* _Work instructions_
Return the run of lines below that opens with the line containing "0.000974 | 0.00135 |" and closes with the line containing "start | hc_o[5]$_DFFE_PP0P_ |", keeping each one exact.

Stored data
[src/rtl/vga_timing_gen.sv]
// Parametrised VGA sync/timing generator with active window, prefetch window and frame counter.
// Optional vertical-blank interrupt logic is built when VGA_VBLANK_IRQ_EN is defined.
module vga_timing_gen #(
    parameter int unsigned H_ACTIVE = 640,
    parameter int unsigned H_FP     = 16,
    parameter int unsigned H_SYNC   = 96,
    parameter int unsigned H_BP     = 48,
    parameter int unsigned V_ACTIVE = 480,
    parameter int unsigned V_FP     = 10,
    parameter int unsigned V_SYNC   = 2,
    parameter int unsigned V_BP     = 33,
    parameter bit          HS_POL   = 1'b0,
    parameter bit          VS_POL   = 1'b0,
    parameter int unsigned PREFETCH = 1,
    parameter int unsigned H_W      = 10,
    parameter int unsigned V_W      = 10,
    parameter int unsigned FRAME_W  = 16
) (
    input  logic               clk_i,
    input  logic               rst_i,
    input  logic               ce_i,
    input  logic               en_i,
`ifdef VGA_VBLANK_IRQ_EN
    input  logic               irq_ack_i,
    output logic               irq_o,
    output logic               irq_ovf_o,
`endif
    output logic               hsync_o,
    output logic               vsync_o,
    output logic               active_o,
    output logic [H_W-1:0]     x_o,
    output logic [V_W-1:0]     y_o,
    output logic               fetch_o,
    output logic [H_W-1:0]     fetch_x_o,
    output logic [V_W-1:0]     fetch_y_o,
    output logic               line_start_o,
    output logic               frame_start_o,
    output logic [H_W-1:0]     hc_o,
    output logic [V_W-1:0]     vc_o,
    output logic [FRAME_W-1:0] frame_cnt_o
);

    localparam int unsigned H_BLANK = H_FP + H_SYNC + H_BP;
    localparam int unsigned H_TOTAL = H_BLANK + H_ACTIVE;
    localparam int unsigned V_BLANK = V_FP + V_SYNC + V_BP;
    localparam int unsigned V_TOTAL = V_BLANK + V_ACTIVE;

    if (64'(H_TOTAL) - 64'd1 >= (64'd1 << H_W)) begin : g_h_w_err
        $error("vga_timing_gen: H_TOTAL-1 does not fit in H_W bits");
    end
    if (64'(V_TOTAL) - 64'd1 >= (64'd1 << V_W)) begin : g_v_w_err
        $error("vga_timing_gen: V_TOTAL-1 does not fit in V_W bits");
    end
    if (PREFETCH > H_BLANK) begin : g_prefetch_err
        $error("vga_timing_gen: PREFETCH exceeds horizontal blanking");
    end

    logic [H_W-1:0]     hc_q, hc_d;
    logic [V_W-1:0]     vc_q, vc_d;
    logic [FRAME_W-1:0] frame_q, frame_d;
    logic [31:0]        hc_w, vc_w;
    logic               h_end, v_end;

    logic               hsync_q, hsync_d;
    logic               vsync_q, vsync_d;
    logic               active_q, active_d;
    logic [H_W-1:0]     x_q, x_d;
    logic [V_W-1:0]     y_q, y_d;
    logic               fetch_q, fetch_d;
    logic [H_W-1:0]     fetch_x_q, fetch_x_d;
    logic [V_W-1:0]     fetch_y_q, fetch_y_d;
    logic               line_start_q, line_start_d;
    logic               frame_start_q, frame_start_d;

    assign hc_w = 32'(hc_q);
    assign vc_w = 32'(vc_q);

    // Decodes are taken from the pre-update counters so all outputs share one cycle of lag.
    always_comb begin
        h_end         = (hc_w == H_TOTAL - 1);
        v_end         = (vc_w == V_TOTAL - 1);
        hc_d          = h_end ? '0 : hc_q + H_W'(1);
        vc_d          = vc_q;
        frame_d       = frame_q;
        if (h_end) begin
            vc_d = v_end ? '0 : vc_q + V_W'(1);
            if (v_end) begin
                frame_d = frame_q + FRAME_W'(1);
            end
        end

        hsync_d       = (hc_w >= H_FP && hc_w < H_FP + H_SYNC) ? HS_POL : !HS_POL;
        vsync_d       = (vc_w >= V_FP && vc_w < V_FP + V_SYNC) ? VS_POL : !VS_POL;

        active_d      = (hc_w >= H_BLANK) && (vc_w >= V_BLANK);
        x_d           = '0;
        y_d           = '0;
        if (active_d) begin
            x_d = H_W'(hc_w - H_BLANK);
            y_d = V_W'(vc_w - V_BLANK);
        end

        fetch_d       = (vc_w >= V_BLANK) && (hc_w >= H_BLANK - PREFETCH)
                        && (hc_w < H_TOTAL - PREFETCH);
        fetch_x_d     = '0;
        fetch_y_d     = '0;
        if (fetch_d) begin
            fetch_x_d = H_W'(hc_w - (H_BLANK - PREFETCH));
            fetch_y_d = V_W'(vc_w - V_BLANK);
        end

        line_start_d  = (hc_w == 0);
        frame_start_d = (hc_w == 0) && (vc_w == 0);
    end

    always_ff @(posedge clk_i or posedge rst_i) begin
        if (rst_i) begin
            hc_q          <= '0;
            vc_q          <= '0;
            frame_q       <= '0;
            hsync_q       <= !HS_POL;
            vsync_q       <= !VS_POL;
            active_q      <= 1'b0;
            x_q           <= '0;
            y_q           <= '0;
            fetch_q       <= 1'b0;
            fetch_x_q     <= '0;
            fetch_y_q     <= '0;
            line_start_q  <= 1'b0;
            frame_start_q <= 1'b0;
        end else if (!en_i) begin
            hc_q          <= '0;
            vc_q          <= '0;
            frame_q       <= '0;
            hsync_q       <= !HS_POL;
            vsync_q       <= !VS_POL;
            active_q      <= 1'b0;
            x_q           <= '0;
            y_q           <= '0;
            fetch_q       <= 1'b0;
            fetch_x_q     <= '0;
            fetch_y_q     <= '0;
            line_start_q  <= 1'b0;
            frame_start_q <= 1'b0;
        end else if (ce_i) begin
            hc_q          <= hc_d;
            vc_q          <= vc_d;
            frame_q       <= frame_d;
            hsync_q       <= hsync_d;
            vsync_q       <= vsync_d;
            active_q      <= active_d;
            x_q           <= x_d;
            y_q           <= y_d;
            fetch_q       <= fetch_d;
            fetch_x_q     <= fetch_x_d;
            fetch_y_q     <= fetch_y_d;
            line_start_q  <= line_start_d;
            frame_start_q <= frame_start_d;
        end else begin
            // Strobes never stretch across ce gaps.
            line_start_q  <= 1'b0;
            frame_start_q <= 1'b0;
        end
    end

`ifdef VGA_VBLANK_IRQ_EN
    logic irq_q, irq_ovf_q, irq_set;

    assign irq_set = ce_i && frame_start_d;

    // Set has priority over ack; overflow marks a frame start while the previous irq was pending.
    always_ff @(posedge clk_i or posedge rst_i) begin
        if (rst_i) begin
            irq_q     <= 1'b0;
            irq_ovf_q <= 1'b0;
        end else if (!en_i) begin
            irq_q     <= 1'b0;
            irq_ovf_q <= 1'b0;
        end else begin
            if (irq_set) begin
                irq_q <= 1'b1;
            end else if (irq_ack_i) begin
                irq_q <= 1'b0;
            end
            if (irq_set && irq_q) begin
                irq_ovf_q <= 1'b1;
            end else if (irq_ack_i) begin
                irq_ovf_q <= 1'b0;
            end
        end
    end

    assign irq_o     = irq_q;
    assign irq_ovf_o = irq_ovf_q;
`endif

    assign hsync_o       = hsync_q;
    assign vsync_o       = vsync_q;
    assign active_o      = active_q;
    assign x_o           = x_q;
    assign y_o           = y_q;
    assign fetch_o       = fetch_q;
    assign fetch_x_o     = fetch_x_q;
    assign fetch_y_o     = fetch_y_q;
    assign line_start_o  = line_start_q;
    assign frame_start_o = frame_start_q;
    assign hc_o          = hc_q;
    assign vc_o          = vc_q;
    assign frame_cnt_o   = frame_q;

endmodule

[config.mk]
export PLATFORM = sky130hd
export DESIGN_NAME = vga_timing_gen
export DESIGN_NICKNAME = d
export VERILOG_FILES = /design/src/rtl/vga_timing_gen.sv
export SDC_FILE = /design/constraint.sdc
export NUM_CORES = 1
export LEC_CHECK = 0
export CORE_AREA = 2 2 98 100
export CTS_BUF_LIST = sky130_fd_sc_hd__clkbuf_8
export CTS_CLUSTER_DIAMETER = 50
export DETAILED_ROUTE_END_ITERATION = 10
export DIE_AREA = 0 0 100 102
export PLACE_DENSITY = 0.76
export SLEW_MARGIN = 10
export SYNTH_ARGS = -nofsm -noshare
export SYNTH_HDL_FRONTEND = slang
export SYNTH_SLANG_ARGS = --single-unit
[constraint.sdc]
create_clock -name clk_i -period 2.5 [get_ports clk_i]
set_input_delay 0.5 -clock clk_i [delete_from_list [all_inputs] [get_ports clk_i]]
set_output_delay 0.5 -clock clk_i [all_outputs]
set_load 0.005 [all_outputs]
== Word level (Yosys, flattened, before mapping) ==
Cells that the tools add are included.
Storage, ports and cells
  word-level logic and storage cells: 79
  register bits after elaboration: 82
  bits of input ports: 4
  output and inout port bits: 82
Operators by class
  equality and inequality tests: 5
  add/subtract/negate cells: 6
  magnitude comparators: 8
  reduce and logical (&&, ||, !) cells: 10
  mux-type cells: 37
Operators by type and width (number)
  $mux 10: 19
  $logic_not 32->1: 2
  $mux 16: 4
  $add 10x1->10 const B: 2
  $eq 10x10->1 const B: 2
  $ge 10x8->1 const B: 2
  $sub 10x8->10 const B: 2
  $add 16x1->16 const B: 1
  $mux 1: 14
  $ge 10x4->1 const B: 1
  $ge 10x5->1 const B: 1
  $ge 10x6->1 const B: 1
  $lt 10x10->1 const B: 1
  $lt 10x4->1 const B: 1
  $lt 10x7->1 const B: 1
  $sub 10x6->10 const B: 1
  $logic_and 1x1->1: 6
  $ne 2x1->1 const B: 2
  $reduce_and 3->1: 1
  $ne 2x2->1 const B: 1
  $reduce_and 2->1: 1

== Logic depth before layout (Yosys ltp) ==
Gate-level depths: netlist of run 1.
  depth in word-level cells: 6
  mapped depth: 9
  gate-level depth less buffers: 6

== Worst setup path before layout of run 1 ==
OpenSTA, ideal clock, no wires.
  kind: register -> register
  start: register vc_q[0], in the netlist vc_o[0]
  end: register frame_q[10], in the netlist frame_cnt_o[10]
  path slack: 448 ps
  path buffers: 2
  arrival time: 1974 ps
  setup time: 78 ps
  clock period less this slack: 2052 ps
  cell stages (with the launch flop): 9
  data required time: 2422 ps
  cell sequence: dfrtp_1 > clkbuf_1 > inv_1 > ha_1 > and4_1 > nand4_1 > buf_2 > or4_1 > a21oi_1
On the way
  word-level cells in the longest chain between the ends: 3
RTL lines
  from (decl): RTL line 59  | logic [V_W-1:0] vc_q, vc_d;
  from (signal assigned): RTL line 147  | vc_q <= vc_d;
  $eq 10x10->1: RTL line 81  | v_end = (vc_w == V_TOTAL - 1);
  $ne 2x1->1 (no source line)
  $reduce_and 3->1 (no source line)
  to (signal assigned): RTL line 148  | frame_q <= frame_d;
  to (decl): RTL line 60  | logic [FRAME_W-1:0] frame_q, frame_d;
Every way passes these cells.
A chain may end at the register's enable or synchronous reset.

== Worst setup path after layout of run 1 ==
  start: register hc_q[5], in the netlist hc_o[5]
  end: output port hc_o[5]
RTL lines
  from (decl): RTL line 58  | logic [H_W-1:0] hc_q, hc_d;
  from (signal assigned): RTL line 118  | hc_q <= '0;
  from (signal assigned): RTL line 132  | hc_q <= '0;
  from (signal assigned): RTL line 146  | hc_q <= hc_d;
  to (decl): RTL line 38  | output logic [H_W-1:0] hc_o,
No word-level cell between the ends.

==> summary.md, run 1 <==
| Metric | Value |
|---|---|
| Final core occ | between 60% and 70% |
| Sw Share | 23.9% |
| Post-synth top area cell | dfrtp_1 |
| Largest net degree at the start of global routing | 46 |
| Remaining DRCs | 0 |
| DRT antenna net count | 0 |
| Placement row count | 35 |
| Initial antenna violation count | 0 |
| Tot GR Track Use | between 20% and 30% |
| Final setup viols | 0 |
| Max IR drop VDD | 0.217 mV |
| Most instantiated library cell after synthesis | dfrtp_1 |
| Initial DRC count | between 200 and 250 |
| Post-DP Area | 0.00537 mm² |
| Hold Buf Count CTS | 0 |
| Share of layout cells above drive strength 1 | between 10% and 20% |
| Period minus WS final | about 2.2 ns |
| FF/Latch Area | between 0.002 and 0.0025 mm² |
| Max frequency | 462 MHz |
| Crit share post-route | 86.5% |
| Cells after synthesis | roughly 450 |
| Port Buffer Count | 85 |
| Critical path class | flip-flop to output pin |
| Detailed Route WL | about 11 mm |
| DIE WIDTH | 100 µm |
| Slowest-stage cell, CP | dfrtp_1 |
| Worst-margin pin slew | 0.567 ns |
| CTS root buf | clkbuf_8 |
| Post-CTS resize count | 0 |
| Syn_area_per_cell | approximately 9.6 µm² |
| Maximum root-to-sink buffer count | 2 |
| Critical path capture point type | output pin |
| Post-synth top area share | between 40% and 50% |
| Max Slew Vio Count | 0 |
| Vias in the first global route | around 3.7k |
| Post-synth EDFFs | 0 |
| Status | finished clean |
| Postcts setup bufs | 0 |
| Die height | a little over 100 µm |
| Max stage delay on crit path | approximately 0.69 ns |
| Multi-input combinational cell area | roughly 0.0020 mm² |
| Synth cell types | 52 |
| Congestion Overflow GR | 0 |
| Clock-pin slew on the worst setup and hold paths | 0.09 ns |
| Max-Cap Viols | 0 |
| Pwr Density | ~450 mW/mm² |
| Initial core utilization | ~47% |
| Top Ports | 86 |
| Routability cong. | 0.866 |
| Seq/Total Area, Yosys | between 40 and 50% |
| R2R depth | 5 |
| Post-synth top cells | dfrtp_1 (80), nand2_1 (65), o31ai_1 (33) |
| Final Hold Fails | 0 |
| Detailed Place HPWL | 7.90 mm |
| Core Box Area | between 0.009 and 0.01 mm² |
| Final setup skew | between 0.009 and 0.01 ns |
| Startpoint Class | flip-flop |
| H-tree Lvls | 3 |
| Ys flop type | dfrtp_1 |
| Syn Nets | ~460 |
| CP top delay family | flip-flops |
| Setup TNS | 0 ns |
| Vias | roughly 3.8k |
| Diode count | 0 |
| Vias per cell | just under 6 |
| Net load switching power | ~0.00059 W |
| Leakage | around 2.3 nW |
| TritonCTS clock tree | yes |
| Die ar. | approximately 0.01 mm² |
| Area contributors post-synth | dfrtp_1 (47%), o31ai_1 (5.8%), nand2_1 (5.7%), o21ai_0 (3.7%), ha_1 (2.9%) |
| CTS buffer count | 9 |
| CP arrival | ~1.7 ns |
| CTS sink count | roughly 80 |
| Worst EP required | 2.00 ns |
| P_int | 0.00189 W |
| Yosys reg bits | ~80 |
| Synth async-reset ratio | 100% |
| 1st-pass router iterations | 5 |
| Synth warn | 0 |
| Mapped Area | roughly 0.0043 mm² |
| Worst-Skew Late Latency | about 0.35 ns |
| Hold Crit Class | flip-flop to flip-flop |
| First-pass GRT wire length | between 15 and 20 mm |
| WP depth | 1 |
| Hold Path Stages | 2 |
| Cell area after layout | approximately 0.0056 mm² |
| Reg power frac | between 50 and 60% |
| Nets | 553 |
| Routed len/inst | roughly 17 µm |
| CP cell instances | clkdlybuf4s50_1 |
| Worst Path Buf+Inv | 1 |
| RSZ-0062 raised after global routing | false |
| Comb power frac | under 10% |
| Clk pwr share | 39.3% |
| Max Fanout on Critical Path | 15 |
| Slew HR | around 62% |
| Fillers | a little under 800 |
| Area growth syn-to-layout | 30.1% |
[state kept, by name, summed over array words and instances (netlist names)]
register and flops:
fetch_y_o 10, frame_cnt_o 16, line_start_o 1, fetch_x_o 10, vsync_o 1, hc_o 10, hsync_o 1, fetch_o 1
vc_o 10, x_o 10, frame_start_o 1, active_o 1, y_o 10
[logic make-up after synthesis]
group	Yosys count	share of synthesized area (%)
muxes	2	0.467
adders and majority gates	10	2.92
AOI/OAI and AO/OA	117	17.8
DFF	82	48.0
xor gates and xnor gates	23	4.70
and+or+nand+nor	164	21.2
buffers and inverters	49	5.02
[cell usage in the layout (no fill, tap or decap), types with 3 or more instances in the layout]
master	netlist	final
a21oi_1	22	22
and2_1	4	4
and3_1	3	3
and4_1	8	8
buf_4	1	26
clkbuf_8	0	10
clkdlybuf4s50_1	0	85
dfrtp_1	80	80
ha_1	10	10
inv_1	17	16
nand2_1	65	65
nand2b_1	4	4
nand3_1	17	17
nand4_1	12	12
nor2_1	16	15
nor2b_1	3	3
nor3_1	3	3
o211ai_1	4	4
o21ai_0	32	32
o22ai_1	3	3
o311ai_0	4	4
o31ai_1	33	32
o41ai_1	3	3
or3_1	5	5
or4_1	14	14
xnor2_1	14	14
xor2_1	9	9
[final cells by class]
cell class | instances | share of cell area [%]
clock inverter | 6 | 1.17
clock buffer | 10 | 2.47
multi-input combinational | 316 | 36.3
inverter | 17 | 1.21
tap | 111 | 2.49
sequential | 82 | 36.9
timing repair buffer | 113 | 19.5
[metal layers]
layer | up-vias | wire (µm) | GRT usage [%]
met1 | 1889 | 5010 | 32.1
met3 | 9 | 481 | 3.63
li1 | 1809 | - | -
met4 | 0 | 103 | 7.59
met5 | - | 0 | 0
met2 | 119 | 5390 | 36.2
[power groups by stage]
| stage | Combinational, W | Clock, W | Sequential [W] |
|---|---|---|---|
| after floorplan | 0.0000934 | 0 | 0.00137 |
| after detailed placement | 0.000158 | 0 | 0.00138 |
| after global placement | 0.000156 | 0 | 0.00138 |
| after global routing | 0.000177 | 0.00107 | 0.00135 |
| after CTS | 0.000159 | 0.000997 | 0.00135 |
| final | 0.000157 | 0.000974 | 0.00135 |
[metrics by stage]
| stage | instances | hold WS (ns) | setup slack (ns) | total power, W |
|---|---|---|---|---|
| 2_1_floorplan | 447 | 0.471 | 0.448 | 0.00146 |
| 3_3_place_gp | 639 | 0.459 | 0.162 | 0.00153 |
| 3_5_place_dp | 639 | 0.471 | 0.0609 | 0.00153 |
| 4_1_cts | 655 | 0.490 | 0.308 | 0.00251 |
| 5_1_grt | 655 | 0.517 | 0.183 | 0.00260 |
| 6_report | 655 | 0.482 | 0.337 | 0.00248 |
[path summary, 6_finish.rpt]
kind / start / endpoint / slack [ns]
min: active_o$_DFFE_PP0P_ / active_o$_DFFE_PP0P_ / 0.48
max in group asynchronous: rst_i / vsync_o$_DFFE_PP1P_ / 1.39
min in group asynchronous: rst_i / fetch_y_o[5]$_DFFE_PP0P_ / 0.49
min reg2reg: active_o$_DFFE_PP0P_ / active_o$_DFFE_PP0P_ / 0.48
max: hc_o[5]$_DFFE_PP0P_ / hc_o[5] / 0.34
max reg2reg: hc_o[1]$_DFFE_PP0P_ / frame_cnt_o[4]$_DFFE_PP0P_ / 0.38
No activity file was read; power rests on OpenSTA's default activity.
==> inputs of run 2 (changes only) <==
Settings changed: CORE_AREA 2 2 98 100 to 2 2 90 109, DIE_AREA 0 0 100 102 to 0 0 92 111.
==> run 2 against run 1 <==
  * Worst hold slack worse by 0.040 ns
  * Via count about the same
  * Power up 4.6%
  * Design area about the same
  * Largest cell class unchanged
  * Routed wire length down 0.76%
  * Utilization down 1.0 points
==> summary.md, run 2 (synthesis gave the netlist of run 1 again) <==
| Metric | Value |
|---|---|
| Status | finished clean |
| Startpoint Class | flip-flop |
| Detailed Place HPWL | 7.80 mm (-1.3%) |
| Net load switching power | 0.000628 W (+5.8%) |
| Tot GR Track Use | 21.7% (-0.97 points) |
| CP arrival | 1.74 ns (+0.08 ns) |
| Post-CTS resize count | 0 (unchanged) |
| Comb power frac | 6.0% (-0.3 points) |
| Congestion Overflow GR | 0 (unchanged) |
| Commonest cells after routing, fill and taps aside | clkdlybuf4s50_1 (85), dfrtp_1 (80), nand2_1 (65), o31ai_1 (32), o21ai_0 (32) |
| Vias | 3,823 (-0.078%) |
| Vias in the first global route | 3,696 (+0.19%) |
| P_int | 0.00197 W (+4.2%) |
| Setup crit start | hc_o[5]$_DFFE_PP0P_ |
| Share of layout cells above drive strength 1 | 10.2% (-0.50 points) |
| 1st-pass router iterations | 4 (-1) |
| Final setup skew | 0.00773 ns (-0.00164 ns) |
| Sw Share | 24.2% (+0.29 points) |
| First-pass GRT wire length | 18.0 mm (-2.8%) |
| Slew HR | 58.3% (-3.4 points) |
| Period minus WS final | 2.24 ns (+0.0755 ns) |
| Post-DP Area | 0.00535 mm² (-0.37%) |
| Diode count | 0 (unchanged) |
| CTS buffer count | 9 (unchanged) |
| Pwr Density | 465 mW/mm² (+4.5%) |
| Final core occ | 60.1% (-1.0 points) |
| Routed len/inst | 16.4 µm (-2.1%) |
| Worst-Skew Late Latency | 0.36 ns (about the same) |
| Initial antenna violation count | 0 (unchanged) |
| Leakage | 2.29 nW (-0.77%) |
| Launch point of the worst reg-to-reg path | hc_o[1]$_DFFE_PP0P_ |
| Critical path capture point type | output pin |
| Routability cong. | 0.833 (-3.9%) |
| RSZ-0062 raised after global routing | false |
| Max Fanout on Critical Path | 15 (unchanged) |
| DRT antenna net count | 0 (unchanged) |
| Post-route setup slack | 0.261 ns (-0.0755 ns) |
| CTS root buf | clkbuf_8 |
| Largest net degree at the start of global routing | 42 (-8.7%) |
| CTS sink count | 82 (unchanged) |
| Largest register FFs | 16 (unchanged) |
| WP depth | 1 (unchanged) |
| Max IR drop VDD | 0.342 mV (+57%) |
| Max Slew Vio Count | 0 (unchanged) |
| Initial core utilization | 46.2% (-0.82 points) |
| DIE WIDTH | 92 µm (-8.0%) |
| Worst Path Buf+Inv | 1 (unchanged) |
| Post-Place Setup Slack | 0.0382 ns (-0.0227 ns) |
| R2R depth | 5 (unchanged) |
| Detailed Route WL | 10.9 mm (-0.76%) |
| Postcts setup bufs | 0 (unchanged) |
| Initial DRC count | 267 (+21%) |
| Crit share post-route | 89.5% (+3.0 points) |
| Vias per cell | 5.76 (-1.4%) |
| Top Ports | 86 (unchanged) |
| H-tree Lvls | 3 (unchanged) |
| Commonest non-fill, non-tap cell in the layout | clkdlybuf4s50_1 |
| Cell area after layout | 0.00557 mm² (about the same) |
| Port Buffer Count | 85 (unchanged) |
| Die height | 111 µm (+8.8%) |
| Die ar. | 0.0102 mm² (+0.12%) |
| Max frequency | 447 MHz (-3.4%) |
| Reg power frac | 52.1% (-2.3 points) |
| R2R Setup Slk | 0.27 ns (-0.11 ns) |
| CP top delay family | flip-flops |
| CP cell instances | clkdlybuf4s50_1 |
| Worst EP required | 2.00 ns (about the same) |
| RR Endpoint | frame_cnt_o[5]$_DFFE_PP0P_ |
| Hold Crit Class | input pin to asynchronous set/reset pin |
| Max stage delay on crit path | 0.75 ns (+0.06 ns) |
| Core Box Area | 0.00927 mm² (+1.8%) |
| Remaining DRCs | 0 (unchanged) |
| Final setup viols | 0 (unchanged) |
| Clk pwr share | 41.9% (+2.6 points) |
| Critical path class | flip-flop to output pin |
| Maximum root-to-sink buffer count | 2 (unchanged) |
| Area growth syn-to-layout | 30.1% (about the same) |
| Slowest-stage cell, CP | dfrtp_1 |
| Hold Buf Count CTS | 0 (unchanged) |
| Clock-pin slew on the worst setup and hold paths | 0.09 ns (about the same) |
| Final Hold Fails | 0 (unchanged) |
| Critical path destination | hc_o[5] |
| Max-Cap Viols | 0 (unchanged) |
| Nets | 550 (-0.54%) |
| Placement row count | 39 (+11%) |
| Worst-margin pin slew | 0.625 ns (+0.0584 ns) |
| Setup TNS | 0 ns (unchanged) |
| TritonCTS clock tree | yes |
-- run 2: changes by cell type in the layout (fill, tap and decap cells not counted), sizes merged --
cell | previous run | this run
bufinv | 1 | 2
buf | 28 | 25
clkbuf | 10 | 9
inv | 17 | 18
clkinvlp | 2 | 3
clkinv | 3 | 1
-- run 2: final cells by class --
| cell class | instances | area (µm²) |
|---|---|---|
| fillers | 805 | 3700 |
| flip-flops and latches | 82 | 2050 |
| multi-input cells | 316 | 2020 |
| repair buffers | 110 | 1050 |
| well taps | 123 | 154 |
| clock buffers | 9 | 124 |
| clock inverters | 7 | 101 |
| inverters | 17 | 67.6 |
--
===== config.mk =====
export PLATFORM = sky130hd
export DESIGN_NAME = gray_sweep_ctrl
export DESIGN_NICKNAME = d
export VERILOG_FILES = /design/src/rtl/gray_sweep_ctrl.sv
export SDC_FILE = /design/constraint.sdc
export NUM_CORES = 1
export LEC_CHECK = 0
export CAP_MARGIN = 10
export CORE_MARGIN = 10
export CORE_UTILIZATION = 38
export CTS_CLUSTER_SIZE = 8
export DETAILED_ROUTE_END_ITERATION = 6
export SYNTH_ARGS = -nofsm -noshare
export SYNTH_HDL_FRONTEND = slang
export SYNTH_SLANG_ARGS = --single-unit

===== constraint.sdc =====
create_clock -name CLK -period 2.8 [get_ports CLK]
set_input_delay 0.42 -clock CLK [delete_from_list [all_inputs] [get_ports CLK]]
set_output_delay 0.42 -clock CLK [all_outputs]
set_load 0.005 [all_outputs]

* _Exercise answer_
| final | 0.000157 | 0.000974 | 0.00135 |
[metrics by stage]
| stage | instances | hold WS (ns) | setup slack (ns) | total power, W |
|---|---|---|---|---|
| 2_1_floorplan | 447 | 0.471 | 0.448 | 0.00146 |
| 3_3_place_gp | 639 | 0.459 | 0.162 | 0.00153 |
| 3_5_place_dp | 639 | 0.471 | 0.0609 | 0.00153 |
| 4_1_cts | 655 | 0.490 | 0.308 | 0.00251 |
| 5_1_grt | 655 | 0.517 | 0.183 | 0.00260 |
| 6_report | 655 | 0.482 | 0.337 | 0.00248 |
[path summary, 6_finish.rpt]
kind / start / endpoint / slack [ns]
min: active_o$_DFFE_PP0P_ / active_o$_DFFE_PP0P_ / 0.48
max in group asynchronous: rst_i / vsync_o$_DFFE_PP1P_ / 1.39
min in group asynchronous: rst_i / fetch_y_o[5]$_DFFE_PP0P_ / 0.49
min reg2reg: active_o$_DFFE_PP0P_ / active_o$_DFFE_PP0P_ / 0.48
max: hc_o[5]$_DFFE_PP0P_ / hc_o[5] / 0.34
max reg2reg: hc_o[1]$_DFFE_PP0P_ / frame_cnt_o[4]$_DFFE_PP0P_ / 0.38
No activity file was read; power rests on OpenSTA's default activity.
==> inputs of run 2 (changes only) <==
Settings changed: CORE_AREA 2 2 98 100 to 2 2 90 109, DIE_AREA 0 0 100 102 to 0 0 92 111.
==> run 2 against run 1 <==
  * Worst hold slack worse by 0.040 ns
  * Via count about the same
  * Power up 4.6%
  * Design area about the same
  * Largest cell class unchanged
  * Routed wire length down 0.76%
  * Utilization down 1.0 points
==> summary.md, run 2 (synthesis gave the netlist of run 1 again) <==
| Metric | Value |
|---|---|
| Status | finished clean |
| Startpoint Class | flip-flop |
| Detailed Place HPWL | 7.80 mm (-1.3%) |
| Net load switching power | 0.000628 W (+5.8%) |
| Tot GR Track Use | 21.7% (-0.97 points) |
| CP arrival | 1.74 ns (+0.08 ns) |
| Post-CTS resize count | 0 (unchanged) |
| Comb power frac | 6.0% (-0.3 points) |
| Congestion Overflow GR | 0 (unchanged) |
| Commonest cells after routing, fill and taps aside | clkdlybuf4s50_1 (85), dfrtp_1 (80), nand2_1 (65), o31ai_1 (32), o21ai_0 (32) |
| Vias | 3,823 (-0.078%) |
| Vias in the first global route | 3,696 (+0.19%) |
| P_int | 0.00197 W (+4.2%) |
| Setup crit start | hc_o[5]$_DFFE_PP0P_ |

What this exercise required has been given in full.